$ cat src/icache_consts.svh
`ifndef ICACHE_CONSTS_SVH
`define ICACHE_CONSTS_SVH

// cache geometry
`define ICACHE_WAYS         2
`define ICACHE_SETS         16
`define ICACHE_LINE_WORDS   4    // words per line

// field widths
`define ICACHE_INDEX_BITS   4
`define ICACHE_OFFSET_BITS  2    // word offset inside a line
`define ICACHE_TAG_BITS     24

// address layout: tag 31:8, index 7:4, word offset 3:2, byte 1:0
`define ICACHE_OFFSET_LSB   2
`define ICACHE_INDEX_LSB    4
`define ICACHE_TAG_LSB      8

// round-robin pointer width, enough to name one way
`define ICACHE_WAY_PTR_BITS 1

`endif

$ cat src/icache_pkg.sv
`include "icache_consts.svh"

package icache_pkg;

  typedef logic [31:0]                       addr_t;     // byte address
  typedef logic [31:0]                       word_t;     // one instruction
  typedef logic [`ICACHE_TAG_BITS-1:0]       tag_t;
  typedef logic [`ICACHE_INDEX_BITS-1:0]     index_t;
  typedef logic [`ICACHE_OFFSET_BITS-1:0]    offset_t;
  typedef word_t [`ICACHE_LINE_WORDS-1:0]    line_t;     // word 0 in the low bits
  typedef logic [`ICACHE_WAYS-1:0]           way_mask_t; // one bit per way

  // fetch controller states
  typedef enum logic [1:0] {
    IDLE,
    LOOKUP,
    REFILL,
    FILL_WRITE
  } ctrl_state_t;

  // lookup request, broadcast to all ways
  typedef struct packed {
    logic    valid;
    index_t  index;
    tag_t    tag;
    offset_t offset_1;   // word offset of slot 1
  } lookup_t;

  // line write into the victim way
  typedef struct packed {
    logic      we;
    index_t    index;
    tag_t      tag;
    line_t     line;
    way_mask_t way;      // one-hot victim
  } fill_t;

  // per-way answer to a lookup
  typedef struct packed {
    logic  hit;
    line_t line;
  } way_resp_t;

endpackage

$ cat src/icache_ctrl.sv
`timescale 1ns/1ps
`include "icache_consts.svh"

module icache_ctrl import icache_pkg::*; (
  input  logic      clk,
  input  logic      reset,
  input  logic      cpu_req_1,
  input  logic      cpu_req_2,
  input  addr_t     instr_addr_1,
  input  addr_t     instr_addr_2,
  input  logic      hit,
  input  line_t     hit_line,
  input  way_mask_t victim,
  input  logic      refill_done,
  input  line_t     refill_line,
  output logic      cpu_addr_ok,
  output logic      cpu_data_ok,
  output logic      second_data_ok,
  output word_t     instr_rdata_1,
  output word_t     instr_rdata_2,
  output lookup_t   lookup,
  output fill_t     fill,
  output logic      refill_start,
  output addr_t     refill_addr
);

  ctrl_state_t state, state_next;

  addr_t   req_addr;      // accepted slot 1 address
  logic    pair_ok;       // slot 2 is the next word of the same line
  tag_t    req_tag;
  index_t  req_index;
  offset_t req_offset;
  offset_t next_offset;

  assign req_tag     = req_addr[31:`ICACHE_TAG_LSB];
  assign req_index   = req_addr[`ICACHE_TAG_LSB-1:`ICACHE_INDEX_LSB];
  assign req_offset  = req_addr[`ICACHE_INDEX_LSB-1:`ICACHE_OFFSET_LSB];
  assign next_offset = req_offset + 1'b1;  // wraps at 3, second_data_ok low then

  always_ff @(posedge clk) begin
    if (reset)
      state <= IDLE;
    else
      state <= state_next;
  end

  // capture the request on acceptance
  always_ff @(posedge clk) begin
    if (cpu_addr_ok && cpu_req_1) begin
      req_addr <= instr_addr_1;
      pair_ok  <= cpu_req_2 &&
                  (instr_addr_2 == instr_addr_1 + 32'd4) &&
                  (instr_addr_1[`ICACHE_INDEX_LSB-1:`ICACHE_OFFSET_LSB] != '1);
    end
  end

  always_comb begin
    state_next = state;
    case (state)
      IDLE:       if (cpu_req_1) state_next = LOOKUP;
      LOOKUP:     state_next = hit ? IDLE : REFILL;
      REFILL:     if (refill_done) state_next = FILL_WRITE;
      FILL_WRITE: state_next = LOOKUP;  // look again, now hits
      default:    state_next = IDLE;
    endcase
  end

  assign cpu_addr_ok    = (state == IDLE);
  assign cpu_data_ok    = (state == LOOKUP) && hit;
  assign second_data_ok = cpu_data_ok && pair_ok;

  // word pick from the hitting line
  assign instr_rdata_1 = hit_line[req_offset];
  assign instr_rdata_2 = hit_line[next_offset];

  always_comb begin
    lookup.valid    = (state == LOOKUP);
    lookup.index    = req_index;
    lookup.tag      = req_tag;
    lookup.offset_1 = req_offset;
  end

  // one-cycle write of the refilled line into the victim
  always_comb begin
    fill.we    = (state == FILL_WRITE);
    fill.index = req_index;
    fill.tag   = req_tag;
    fill.line  = refill_line;   // held by the refill engine
    fill.way   = victim;
  end

  assign refill_start = (state == LOOKUP) && !hit;  // miss
  assign refill_addr  = {req_tag, req_index, {`ICACHE_INDEX_LSB{1'b0}}};  // line base

endmodule

$ cat src/icache_way.sv
`timescale 1ns/1ps
`include "icache_consts.svh"

module icache_way import icache_pkg::*; #(
  parameter int WAY_ID = 0   // bit position in the fill mask
) (
  input  logic      clk,
  input  logic      reset,
  input  lookup_t   lookup,
  input  fill_t     fill,
  output way_resp_t resp
);

  logic [`ICACHE_SETS-1:0] valid;               // one per set
  tag_t                    tags [`ICACHE_SETS];
  line_t                   data [`ICACHE_SETS];
  logic                    wr_en;

  // this way is the victim of the current fill
  assign wr_en = fill.we && fill.way[WAY_ID];

  always_ff @(posedge clk) begin
    if (reset)
      valid <= '0;                 // whole cache empty after reset
    else if (wr_en)
      valid[fill.index] <= 1'b1;
  end

  // tag and data storage
  always_ff @(posedge clk) begin
    if (wr_en) begin
      tags[fill.index] <= fill.tag;
      data[fill.index] <= fill.line;
    end
  end

  // compare against the broadcast lookup, same cycle
  always_comb begin
    resp.hit  = lookup.valid &&
                valid[lookup.index] &&
                (tags[lookup.index] == lookup.tag);
    resp.line = data[lookup.index];  // full line, word picked later
  end

endmodule

$ cat src/icache_hit_select.sv
`timescale 1ns/1ps
`include "icache_consts.svh"

module icache_hit_select import icache_pkg::*; (
  input  logic      clk,
  input  logic      reset,
  input  way_resp_t resp [`ICACHE_WAYS],
  input  lookup_t   lookup,
  input  fill_t     fill,
  output logic      hit,
  output line_t     hit_line,
  output way_mask_t victim
);

  localparam logic [`ICACHE_WAY_PTR_BITS-1:0] LAST_WAY = `ICACHE_WAY_PTR_BITS'(`ICACHE_WAYS - 1);

  way_mask_t                      hits;
  logic [`ICACHE_WAY_PTR_BITS-1:0] rr_ptr [`ICACHE_SETS];  // next victim per set

  // gather hits, take the line of the hitting way
  always_comb begin
    hit_line = '0;
    for (int w = 0; w < `ICACHE_WAYS; w++) begin
      hits[w] = resp[w].hit;
      if (resp[w].hit)
        hit_line = resp[w].line;  // at most one way hits
    end
  end

  assign hit = lookup.valid && (|hits);

  // round robin, one pointer per set
  always_ff @(posedge clk) begin
    if (reset) begin
      for (int s = 0; s < `ICACHE_SETS; s++)
        rr_ptr[s] <= '0;          // way 0 first
    end else if (fill.we) begin
      if (rr_ptr[fill.index] == LAST_WAY)
        rr_ptr[fill.index] <= '0;
      else
        rr_ptr[fill.index] <= rr_ptr[fill.index] + 1'b1;
    end
  end

  // one-hot victim for the set being looked up
  assign victim = way_mask_t'(1) << rr_ptr[lookup.index];

endmodule

$ cat src/icache_refill.sv
`timescale 1ns/1ps
`include "icache_consts.svh"

module icache_refill import icache_pkg::*; (
  input  logic  clk,
  input  logic  reset,
  input  logic  refill_start,
  input  addr_t refill_addr,
  input  logic  mem_addr_ok,
  input  logic  mem_data_ok,
  input  word_t mem_read_data,
  output logic  mem_req,
  output addr_t mem_read_addr,
  output logic  refill_done,
  output line_t refill_line
);

  localparam offset_t LAST_WORD = offset_t'(`ICACHE_LINE_WORDS - 1);

  addr_t   base;          // line base address
  offset_t word_cnt;      // word being fetched
  logic    busy;          // refill in progress
  logic    outstanding;   // read accepted, data not back yet
  line_t   line_buf;

  // request held until addr_ok, then wait for the data
  assign mem_req       = busy && !outstanding;
  assign mem_read_addr = {base[31:`ICACHE_INDEX_LSB], word_cnt, 2'b00};
  assign refill_line   = line_buf;

  always_ff @(posedge clk) begin
    if (reset) begin
      busy        <= 1'b0;
      outstanding <= 1'b0;
      word_cnt    <= '0;
      refill_done <= 1'b0;
    end else begin
      refill_done <= 1'b0;          // pulse
      if (refill_start && !busy) begin
        busy        <= 1'b1;
        outstanding <= 1'b0;
        word_cnt    <= '0;          // ascending from the base
      end else if (busy) begin
        if (mem_req && mem_addr_ok)
          outstanding <= 1'b1;
        if (outstanding && mem_data_ok) begin
          outstanding <= 1'b0;
          word_cnt    <= word_cnt + 1'b1;
          if (word_cnt == LAST_WORD) begin
            busy        <= 1'b0;
            refill_done <= 1'b1;    // line complete
          end
        end
      end
    end
  end

  always_ff @(posedge clk) begin
    if (refill_start && !busy)
      base <= refill_addr;
  end

  // drop each returned word into its slot
  always_ff @(posedge clk) begin
    if (busy && outstanding && mem_data_ok)
      line_buf[word_cnt] <= mem_read_data;
  end

endmodule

Task statement: Pick each line holding the word "victim" out of the listing.

Task answer:
  // line write into the victim way
    way_mask_t way;      // one-hot victim
  input  way_mask_t victim,
  // one-cycle write of the refilled line into the victim
    fill.way   = victim;
  // this way is the victim of the current fill
  output way_mask_t victim
  logic [`ICACHE_WAY_PTR_BITS-1:0] rr_ptr [`ICACHE_SETS];  // next victim per set
  // one-hot victim for the set being looked up
  assign victim = way_mask_t'(1) << rr_ptr[lookup.index];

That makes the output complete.